Casual, unconscious bigotry can be the hardest to fight. Studying U.S. history, it's informative to look at racial slurs in place names, products, and pop culture (and they were hardly limited to the South). Attitudes change, but the people in a given era and area might never give such things a second thought. This doesn't always mean they are (practicing) bigots (Jay Smooth's advice is pertinent), but it does illustrate how prejudice can become entrenched and the accepted norm. Unconscious does not mean unimportant… or innocuous. In addition to the many concrete, staggering crimes and explicit hate speech perpetrated by the Nazis, it's worth remembering and studying the more subtle forms of dehumanization, and their gradual (and terrible) acceptance. Juden Raus! is a striking case in point, in that its bigotry is taken as natural, a given and justified – so much so that its bigotry isn't just a regrettable and unnecessary flaw in an otherwise decent game; the bigotry drives the central game mechanic. Someone could make a game with similar game play but without bigotry, of course, but anti-Semitism – and making money off of it – were Juden Raus' entire reasons for being.

Cruelty and dehumanization exist on a continuum; such mindsets are not born overnight. Outright hatred from someone in a position of power is probably the most frightening form of bigotry, but treating hatred as a game is both absurd and appalling. There are other disturbing variations, too.

One of the most memorable passages in Primo Levi's memoir If This Is a Man (better known in the U.S. as Survival in Auschwitz, and the focus of a 2010 post) involves a kapo (guard), whose hands are dirty, and sees Levi merely as a rag:

Without hatred and without sneering, Alex wipes his hand on my shoulder, both the palm and the back of his hand, to clean it; he would be amazed, the poor brute Alex, if someone told him that today, on that basis of this action, I judge him... and the innumerable others like him, big and small, in Auschwitz and everywhere.

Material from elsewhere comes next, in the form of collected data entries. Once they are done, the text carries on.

--- config.mk ---
export PLATFORM = sky130hd
export DESIGN_NAME = fetch_stage
export DESIGN_NICKNAME = d
export VERILOG_FILES = /design/src/rtl/fetch_stage_pkg.sv /design/src/rtl/fetch_pc_target.sv /design/src/rtl/fetch_stage.sv
export SDC_FILE = /design/constraint.sdc
export NUM_CORES = 1
export LEC_CHECK = 0
export ABC_AREA = 1
export ABC_CLOCK_PERIOD_IN_PS = 3850
export BUFFER_PORTS_ARGS = -buffer_cell sky130_fd_sc_hd__buf_2
export CORE_UTILIZATION = 56
export CTS_BUF_LIST = sky130_fd_sc_hd__clkbuf_8 sky130_fd_sc_hd__clkbuf_16
export DETAILED_ROUTE_END_ITERATION = 16
export PLACE_DENSITY = 0.9
export SYNTH_ARGS = -nofsm -noshare
export SYNTH_HDL_FRONTEND = slang
export SYNTH_SLANG_ARGS = --single-unit
export TNS_END_PERCENT = 10
--- constraint.sdc ---
create_clock -name Clock -period 3.85 [get_ports Clock]
set_input_delay 0.5775 -clock Clock [delete_from_list [all_inputs] [get_ports Clock]]
set_output_delay 0.5775 -clock Clock [all_outputs]
set_load 0.05 [all_outputs]
--- src/rtl/fetch_stage_pkg.sv ---
// Shared definitions for the 8-bit uP fetch front end: default widths, fetch FSM
// encoding and the bubble instruction.
package fetch_stage_pkg;

   localparam int unsigned DefPcW    = 10;
   localparam int unsigned DefInstrW = 16;
   localparam int unsigned DefOffW   = 6;
   localparam int unsigned RedirW    = 16;

   typedef enum logic {
      StFill = 1'b0,
      StRun  = 1'b1
   } fetchState_e;

   localparam logic [15:0] Bubble = 16'h0000;

endpackage

--- src/rtl/fetch_pc_target.sv ---
// Redirect target selection (jump over branch, sign-extended branch offset) and the
// ROM address mux for the fetch stage.
module fetch_pc_target
   import fetch_stage_pkg::*;
#(
   parameter int unsigned PC_W  = DefPcW,
   parameter int unsigned OFF_W = DefOffW
) (
   input  logic             iStall,
   input  logic             iJmpEnable,
   input  logic [PC_W-1:0]  iJmpDir,
   input  logic             iBranchTaken,
   input  logic [PC_W-1:0]  iBranchPC,
   input  logic [OFF_W-1:0] iBranchOff,
   input  logic [PC_W-1:0]  iPC,
   input  logic [PC_W-1:0]  iPCF,
   output logic             oRedirect,
   output logic [PC_W-1:0]  oTarget,
   output logic [PC_W-1:0]  oRomAddr
);

   logic [PC_W-1:0] offExt;
   logic [PC_W-1:0] branchTarget;

   assign offExt       = {{(PC_W-OFF_W){iBranchOff[OFF_W-1]}}, iBranchOff};
   assign branchTarget = iBranchPC + offExt;

   assign oRedirect = iJmpEnable | iBranchTaken;
   assign oTarget   = iJmpEnable ? iJmpDir : branchTarget;

   // While stalled, re-read the in-flight word so iRomInstr stays valid.
   always_comb begin
      if (oRedirect) begin
         oRomAddr = oTarget;
      end else if (iStall) begin
         oRomAddr = iPCF;
      end else begin
         oRomAddr = iPC;
      end
   end

endmodule

--- src/rtl/fetch_stage.sv ---
// Instruction-fetch front end: owns the PC, drives the 1-cycle ROM, loads IF/ID and
// handles EX redirects (one bubble) and decode stalls.
module fetch_stage
   import fetch_stage_pkg::*;
#(
   parameter int unsigned PC_W     = DefPcW,
   parameter int unsigned INSTR_W  = DefInstrW,
   parameter int unsigned OFF_W    = DefOffW,
   parameter int unsigned RESET_PC = 0
) (
   input  logic               Clock,
   input  logic               Reset,
   input  logic               iStall,
   input  logic               iJmpEnable,
   input  logic [PC_W-1:0]    iJmpDir,
   input  logic               iBranchTaken,
   input  logic [PC_W-1:0]    iBranchPC,
   input  logic [OFF_W-1:0]   iBranchOff,
   output logic [PC_W-1:0]    oRomAddr,
   input  logic [INSTR_W-1:0] iRomInstr,
   output logic [INSTR_W-1:0] oInstrID,
   output logic [PC_W-1:0]    oPCID,
   output logic               oValidID,
   output logic               oFlushEX,
   output logic [RedirW-1:0]  oRedirects
);

   localparam logic [PC_W-1:0] ResetPc = PC_W'(RESET_PC);

   fetchState_e        stateQ, stateD;
   logic [PC_W-1:0]    pcQ, pcD;
   logic [PC_W-1:0]    pcFQ, pcFD;
   logic [PC_W-1:0]    pcIdQ, pcIdD;
   logic [INSTR_W-1:0] instrQ, instrD;
   logic               validQ, validD;
   logic [RedirW-1:0]  redirQ, redirD;
   logic               redirect;
   logic [PC_W-1:0]    target;

   fetch_pc_target #(
      .PC_W  (PC_W),
      .OFF_W (OFF_W)
   ) u_target (
      .iStall       (iStall),
      .iJmpEnable   (iJmpEnable),
      .iJmpDir      (iJmpDir),
      .iBranchTaken (iBranchTaken),
      .iBranchPC    (iBranchPC),
      .iBranchOff   (iBranchOff),
      .iPC          (pcQ),
      .iPCF         (pcFQ),
      .oRedirect    (redirect),
      .oTarget      (target),
      .oRomAddr     (oRomAddr)
   );

   always_comb begin
      stateD = stateQ;
      pcD    = pcQ;
      pcFD   = pcFQ;
      pcIdD  = pcIdQ;
      instrD = instrQ;
      validD = validQ;
      redirD = redirQ;
      if (redirect) begin
         // Target word is requested this cycle, so the FSM can go straight to run.
         validD = 1'b0;
         pcFD   = target;
         pcD    = target + PC_W'(1);
         stateD = StRun;
         if (redirQ != {RedirW{1'b1}}) begin
            redirD = redirQ + RedirW'(1);
         end
      end else if (!iStall) begin
         instrD = iRomInstr;
         pcIdD  = pcFQ;
         validD = (stateQ == StRun);
         pcFD   = pcQ;
         pcD    = pcQ + PC_W'(1);
         stateD = StRun;
      end
   end

   always_ff @(posedge Clock) begin
      if (Reset) begin
         stateQ <= StFill;
         pcQ    <= ResetPc;
         pcFQ   <= ResetPc;
         pcIdQ  <= '0;
         instrQ <= INSTR_W'(Bubble);
         validQ <= 1'b0;
         redirQ <= '0;
      end else begin
         stateQ <= stateD;
         pcQ    <= pcD;
         pcFQ   <= pcFD;
         pcIdQ  <= pcIdD;
         instrQ <= instrD;
         validQ <= validD;
         redirQ <= redirD;
      end
   end

   assign oInstrID   = instrQ;
   assign oPCID      = pcIdQ;
   assign oValidID   = validQ;
   assign oFlushEX   = redirect;
   assign oRedirects = redirQ;

endmodule

==> flow_metrics.env, run 1 <==
export IMPL_numCtsBuffers=9
export IMPL_worst_ep_required_time_ps=3270
export IMPL_tightest_slew_ps=1120
export IMPL_r2r_slack_ps=1860
export IMPL_slew_limit_headroom_pct=25.0
export IMPL_gp_congestion=0.865
export IMPL_overflow=0
export IMPL_post_cts_buffers=0
export IMPL_wl_met3_um=414
export IMPL_dpl_worst_slack_ps=1040
export IMPL_cts_sinks=64
export IMPL_dieWidth_um=80.0
export IMPL_rsz0062_at_grt="no"
export IMPL_nNetsFinal=661
export IMPL_antenna_found_initial=0
export IMPL_status="complete, no violations"
export IMPL_synth_cell_types=41
export IMPL_cts_tree="done"
export IMPL_r2r_end="oRedirects[13]$_SDFFE_PP0P_"
export IMPL_wl_mm=8.41
export IMPL_hold_violations=0
export IMPL_io_buffers=100
export IMPL_fillers=494
export IMPL_vias=3591
export IMPL_syn_nets=564
export IMPL_cts_resized=0
export IMPL_track_usage_pct=26.5
export IMPL_cts_path_max_buffers=2
export IMPL_highest_layer="met4"
export IMPL_ir_drop_v=0.000343
export IMPL_hold_buffers=0
export IMPL_core_area_um2=5890
export IMPL_drt_met1_wl_mm=3.36
export IMPL_worstHoldPathCells=3
export IMPL_period_minus_slack_ps=2870
export IMPL_start_util_pct=57.9
export IMPL_syn_avg_cell_area_um2=6.74
export IMPL_start_kind="primary input"
export IMPL_firstDrtPassIters=4
export IMPL_met2WireLength_mm=4.46
export IMPL_clockRootBuffer="clkbuf_8"
export IMPL_tns_ps=0
export IMPL_p_leak_nw=2.15
export IMPL_finalSetupViolations=0
export IMPL_worst_slack_ps=982
export IMPL_layout_commonest_cell="buf_2"
export IMPL_worst_path_max_fanout=36
export IMPL_dieArea_um2=6400
export IMPL_synth_seq_area_share_pct=37.6
export IMPL_insertion_delay_ps=340
export IMPL_cpPeakStageDelay_ps=330
export IMPL_r2r_start="oRedirects[0]$_SDFFE_PP0P_"
export IMPL_hold_slack_ps=458
export IMPL_path_cells="buf_2, nor2_4, inv_2, nor2_2, buf_4, a22oi_1, nand2_1, buf_2"
export IMPL_utilization_pct=70.5
export IMPL_min_from="iRomInstr[15]"
export IMPL_cp_slowest_cell="buf_4"
export IMPL_syn_inst=505
export IMPL_ant_nets=0
export IMPL_dieHeight_um=80.0
export IMPL_cts_max_level=3
export IMPL_drv_cap=0
export IMPL_critical_path_class="in2out"
export IMPL_cts_clk_slew_worst_paths_ps=60
export IMPL_fin_crit_sh_pct=74.5
export IMPL_row_count=28
export IMPL_syn_area_um2=3410
export IMPL_layout_drive_gt1_share_pct=22.3
export IMPL_crit_arrival_ps=2290
export IMPL_grt_pass1_vias=3127
export IMPL_area_growth_pct=21.9
export IMPL_drt_wirelength_per_cell_um=12.3
export IMPL_power_density_nw_per_um2=414
export IMPL_fmax_mhz=349
export IMPL_avgViaCountPerCell=5.27
export IMPL_grt_max_degree=47
export IMPL_num_io_pins=101
export IMPL_cp_end_kind="output port"
export IMPL_drc=0
export IMPL_n_antenna_cell=0
export IMPL_cpMostUsedCell="buf_2"
export IMPL_drv_slew=0
export IMPL_dpl_hpwl_mm=5.99
export IMPL_skew_ps=6.81
export IMPL_layout_common_cells="100 x buf_2, 93 x nor2_1, 87 x nand2_1, 69 x inv_1, 64 x dfxtp_1"
export IMPL_drt_iter0_markers=212
export IMPL_r2r_cells=11
export IMPL_hp_class="in2reg"
export IMPL_grt_pass1_wl_mm=13.1
export IMPL_yosys_warnings=0
export IMPL_hold_path_end="oInstrID[15]$_SDFFE_PP0P_"
export IMPL_synth_seq_cells=64
==> metal layers <==
| layer | vias up | global-route usage (%) |
|---|---|---|
| met5 | - | 0 |
| met3 | 16 | 6.40 |
| met4 | 0 | 10.4 |
| met1 | 1646 | 27.7 |
| met2 | 111 | 50.2 |
| li1 | 1818 | - |
==> metrics by stage <==
stage	cell area, um2	total power, mW	std cells
3_5_place_dp	3950	1.14	666
5_1_grt	4150	1.79	681
2_1_floorplan	3410	1.04	505
6_report	4150	1.72	681
4_1_cts	4150	1.73	681
3_3_place_gp	3950	1.13	666
==> layout make-up <==
cell class	instances	area, um2	area share (%)
Sequential cell	64	1280	30.9
Clock inverter	3	41.3	0.995
Clock buffer	12	165	3.98
Multi-Input combinational cell	354	1790	43.1
Tap cell	75	93.8	2.26
Timing Repair Buffer	102	515	12.4
Inverter	71	267	6.42
==> synthesized netlist by cell type <==
| master | count | share of area (%) |
|---|---|---|
| nor3_2 | 1 | 0.29 |
| clkbuf_1 | 12 | 1.3 |
| nand3b_1 | 1 | 0.22 |
| and3_1 | 1 | 0.18 |
| nand2_1 | 87 | 9.6 |
| a211oi_1 | 3 | 0.66 |
| nand3_2 | 1 | 0.29 |
| buf_2 | 2 | 0.29 |
| buf_1 | 1 | 0.11 |
| nand2_2 | 3 | 0.55 |
| dfxtp_1 | 64 | 38 |
| o21a_1 | 1 | 0.22 |
| o21ai_4 | 1 | 0.48 |
| a21boi_1 | 1 | 0.22 |
| buf_6 | 1 | 0.33 |
| a21oi_2 | 1 | 0.26 |
| mux2i_1 | 1 | 0.29 |
| nor2_2 | 3 | 0.55 |
| o21bai_1 | 3 | 0.66 |
| o221ai_1 | 1 | 0.26 |
| o211ai_1 | 2 | 0.44 |
| nor2_4 | 3 | 0.99 |
| or3_1 | 1 | 0.18 |
| o21ai_0 | 44 | 6.5 |
| nand3_1 | 32 | 4.7 |
| nor4_1 | 1 | 0.18 |
| nand4_1 | 5 | 0.92 |
| xnor2_1 | 3 | 0.77 |
| nor2_1 | 93 | 10 |
| a21oi_1 | 29 | 4.3 |
| ha_1 | 11 | 4.0 |
| or2_2 | 3 | 0.55 |
| nor3_1 | 4 | 0.59 |
| inv_2 | 3 | 0.33 |
| inv_1 | 68 | 7.5 |
| a22oi_1 | 8 | 1.8 |
| xor2_1 | 2 | 0.51 |
| o21ai_1 | 1 | 0.15 |
| a31oi_1 | 1 | 0.18 |
| nor3b_1 | 1 | 0.22 |
| fa_1 | 1 | 0.59 |
==> worst max path at each step <==
stage,from,endpoint,slack (ps),depth (start not counted)
floorplan,iJmpEnable,oRomAddr[1],1100,6
global route,iBranchPC[0],oRomAddr[8],840,14
finish,iJmpEnable,oRomAddr[8],980,8
detailed placement,iBranchPC[0],oRomAddr[6],1040,14
global placement,iBranchPC[0],oRomAddr[8],1080,14
CTS,iJmpEnable,oRomAddr[8],1010,8
==> critical path: cells and delay by family <==
family	cells	cell delay (ps)
AO/OA/AOI/OAI	1	150
buffers and inverters	4	950
AND/OR/NAND/NOR	3	590
==> power by group <==
part           total (mW)  internal, mW  switching, mW
Clock               0.588         0.346          0.242
Combinational       0.407         0.118          0.289
Sequential          0.725         0.702         0.0231
Total                1.72          1.17          0.554
==> state kept, by name (all words and copies together), names as in the netlist <==
register    cells
pcFQ           10
oPCID          10
pcQ            10
oValidID        1
oRedirects     16
stateQ          1
oInstrID       16
==> logic make-up after synthesis <==
logic type	share of synthesized area (%)
flops	37.6
compound gates	16.0
xor+xnor	1.29
buf+inv	9.88
simple gates	30.3
fa+ha+maj	4.63
mux	0.294
(Power assumes the default switching activity.)
==> run 2: changes to the inputs <==
- ABC_CLOCK_PERIOD_IN_PS: 3850 -> 2350
- CORE_UTILIZATION: 56 -> 47
- PLACE_DENSITY: 0.9 -> 0.81
- clock period: 3.85 -> 2.35 ns (I/O delays scaled with it)
==> flow_metrics.env, run 2 (same netlist as run 1, synthesis figures left out) <==
export IMPL_avgViaCountPerCell=5.13
export IMPL_start_util_pct=49.3
export IMPL_drv_cap=0
export IMPL_layout_common_cells="96 x buf_2, 93 x nor2_1, 83 x nand2_1, 69 x inv_1, 64 x dfxtp_1"
export IMPL_dpl_hpwl_mm=6.34
export IMPL_layout_drive_gt1_share_pct=24.5
export IMPL_vias=3657
export IMPL_area_growth_pct=25.7
export IMPL_power_internal_mw=1.88
export IMPL_cts_max_level=3
export IMPL_drt_iter0_markers=224
export IMPL_tightest_slew_ps=412
export IMPL_overflow=0
export IMPL_drt_wirelength_per_cell_um=12.0
export IMPL_dieHeight_um=87.1
export IMPL_period_minus_slack_ps=2230
export IMPL_grt_pass1_wl_mm=14.2
export IMPL_worst_ep_required_time_ps=2000
export IMPL_slew_limit_headroom_pct=72.5
export IMPL_power_density_nw_per_um2=658
export IMPL_drv_slew=0
export IMPL_skew_ps=7.70
export IMPL_nNetsFinal=671
export IMPL_ir_drop_v=0.000535
export IMPL_clockRootBuffer="clkbuf_8"
export IMPL_swShare_pct=33.2
export IMPL_num_io_pins=101
export IMPL_layout_commonest_cell="buf_2"
export IMPL_utilization_pct=62.0
export IMPL_io_buffers=100
export IMPL_crit_arrival_ps=1880
export IMPL_cts_tree="done"
export IMPL_antenna_found_initial=0
export IMPL_grt_pass1_vias=3411
export IMPL_p_switching_mw=0.936
export IMPL_ant_nets=0
export IMPL_dieWidth_um=87.1
export IMPL_dieArea_um2=7590
export IMPL_p_seq_share_pct=42.1
export IMPL_post_cts_buffers=0
export IMPL_insertion_delay_ps=330
export IMPL_core_area_um2=6910
export IMPL_firstDrtPassIters=4
export IMPL_drc=0
export IMPL_worst_path_max_fanout=2
export IMPL_cp_end_kind="output port"
export IMPL_start_kind="primary input"
export IMPL_fmax_mhz=448
export IMPL_hp_class="in2reg"
export IMPL_p_leak_nw=2.20
export IMPL_hold_slack_ps=235
export IMPL_cts_clk_slew_worst_paths_ps=70
export IMPL_track_usage_pct=23.6
export IMPL_n_antenna_cell=0
export IMPL_wl_mm=8.57
export IMPL_cts_sinks=64
export IMPL_p_clk_share_pct=32.9
export IMPL_finalSetupViolations=0
export IMPL_cts_path_max_buffers=2
export IMPL_row_count=30
export IMPL_critical_path_class="in2out"
export IMPL_status="complete, no violations"
export IMPL_comb_power_share_pct=25.0
export IMPL_hold_violations=0
export IMPL_rsz0062_at_grt="yes"
export IMPL_numCtsBuffers=9
export IMPL_grt_max_degree=36
export IMPL_fin_crit_sh_pct=94.9
export IMPL_gp_congestion=0.883
-- run 2: cell types whose count changed in the layout (fill, tap and decap cells not counted), moves of 2 or more --
| cell | change |
|---|---|
| buf_4 | +12 |
| buf_2 | -4 |
| nand2_1 | -4 |
| nand2_2 | +4 |
| clkbuf_8 | -2 |
| clkinv_2 | +2 |
-- run 2: what timing repair did --
item,in CTS,in global routing
hold buffers,0,0
resized for setup,0,16
setup endpoints to repair,0,5
hold endpoints to repair,0,0
-- run 2: worst max-delay path, stage by stage --
cell,delay (ps)
buf_2,100
ha_1,190
inv_1,70
fa_1,410
nand2_1,80
nand3_1,140
buf_4,190
o221ai_1,90
buf_4,260
-- run 2: final cells by class --
class / count / area [um2]
clock buffers: 10 / 138
clock inverters: 6 / 60.1
fillers: 666 / 2630
inverters: 71 / 267
multi-input cells: 354 / 1800
flip-flops and latches: 64 / 1280
well taps: 96 / 120
repair buffers: 112 / 612
-- run 2: through the flow --
stage          power [mW]  worst slack, ps  std cells  setup TNS (ps)  instance area [um2]
5_1_grt              2.96            -15.9        713           -27.3                 4280
6_report             2.82              119        713               0                 4280
2_1_floorplan        1.70             46.7        505               0                 3410
3_3_place_gp         1.87             40.3        697               0                 4050
3_5_place_dp         1.89            -48.8        697           -95.9                 4050
4_1_cts              2.82             14.8        713               0                 4240
-- run 2: path summary, 6_finish.rpt --
| kind | endpoint | slack, ps | from | cells after the start |
|---|---|---|---|---|
| max | oRomAddr[1] | 120 | iBranchPC[0] | 9 |
| min | oInstrID[13]$_SDFFE_PP0P_ | 240 | iRomInstr[13] | 3 |
| max reg2reg | oRedirects[15]$_SDFFE_PP0P_ | 380 | oRedirects[0]$_SDFFE_PP0P_ | 11 |
| min reg2reg | oValidID$_SDFFE_PP0N_ | 470 | stateQ$_SDFFE_PP0P_ | 2 |
-- run 2: power by group through the flow --
stage               Sequential [mW]  Clock (mW)  Combinational [mW]
floorplan                      1.30           0               0.405
global placement               1.21           0               0.667
detailed placement             1.21           0               0.682
CTS                            1.19       0.947               0.687
global route                   1.20        1.00               0.768
finish                         1.19       0.925               0.704
-- run 2: layer usage --
metal | vias up | track usage, % | wire, um
met5 | - | 0 | 0
met2 | 102 | 43.5 | 4380
met1 | 1689 | 26.7 | 3620
li1 | 1844 | - | -
met4 | 0 | 9.24 | 172
met3 | 22 | 4.64 | 399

If we're discussing the banality of evil, this certainly qualifies. Perversely, demonizing one's perceived foes at least grants them some value, although negative; the zealot longs for the clash of battle, and this requires an adversary who may be seen as inferior, but at least dangerous enough to compel combat, and thus grant honor to his conqueror. (Fear-mongering requires a threat, however illusory.) The demagogue wants in some sense to be hated and feared by his chosen enemies, and the immoral opportunist wants to make money off of such hatred. Kapo Alex is too unreflective to get even that far. He would have to have these concepts explained to him first before he could even reject them. He does not hate Levi per se – he simply does not value him at all as a human being. Prejudice has completely subsumed him as the unquestioned natural order of things. It is this unthinking, unquestioning dehumanization, the casual dismissal of that which is most precious, that can be the most chilling and discouraging. The SS felt their anti-Semitic agenda was far too critical to be represented by a mere "parlor game," Juden Raus! – but in a sense, for unreflective, "poor brute Alex," the stakes do not even rise that high; human dignity is not even as important as a board game.

5 comments:

  1. The "family fun" aspect of Juden Raus! reminds me of old magazines that I inherited from my great-grandmother.

    They were Ladies Home Journals from 1905-1911 with a monthly cartoon strip called "The Coons" which caricatured and ridiculed black people. Advertising in the magazines featured blacks in the same way -- apparently making fun of black people sold products.

    The LHJ was a national magazine with a wide circulation targeting housewives; it would have published what people enjoyed reading.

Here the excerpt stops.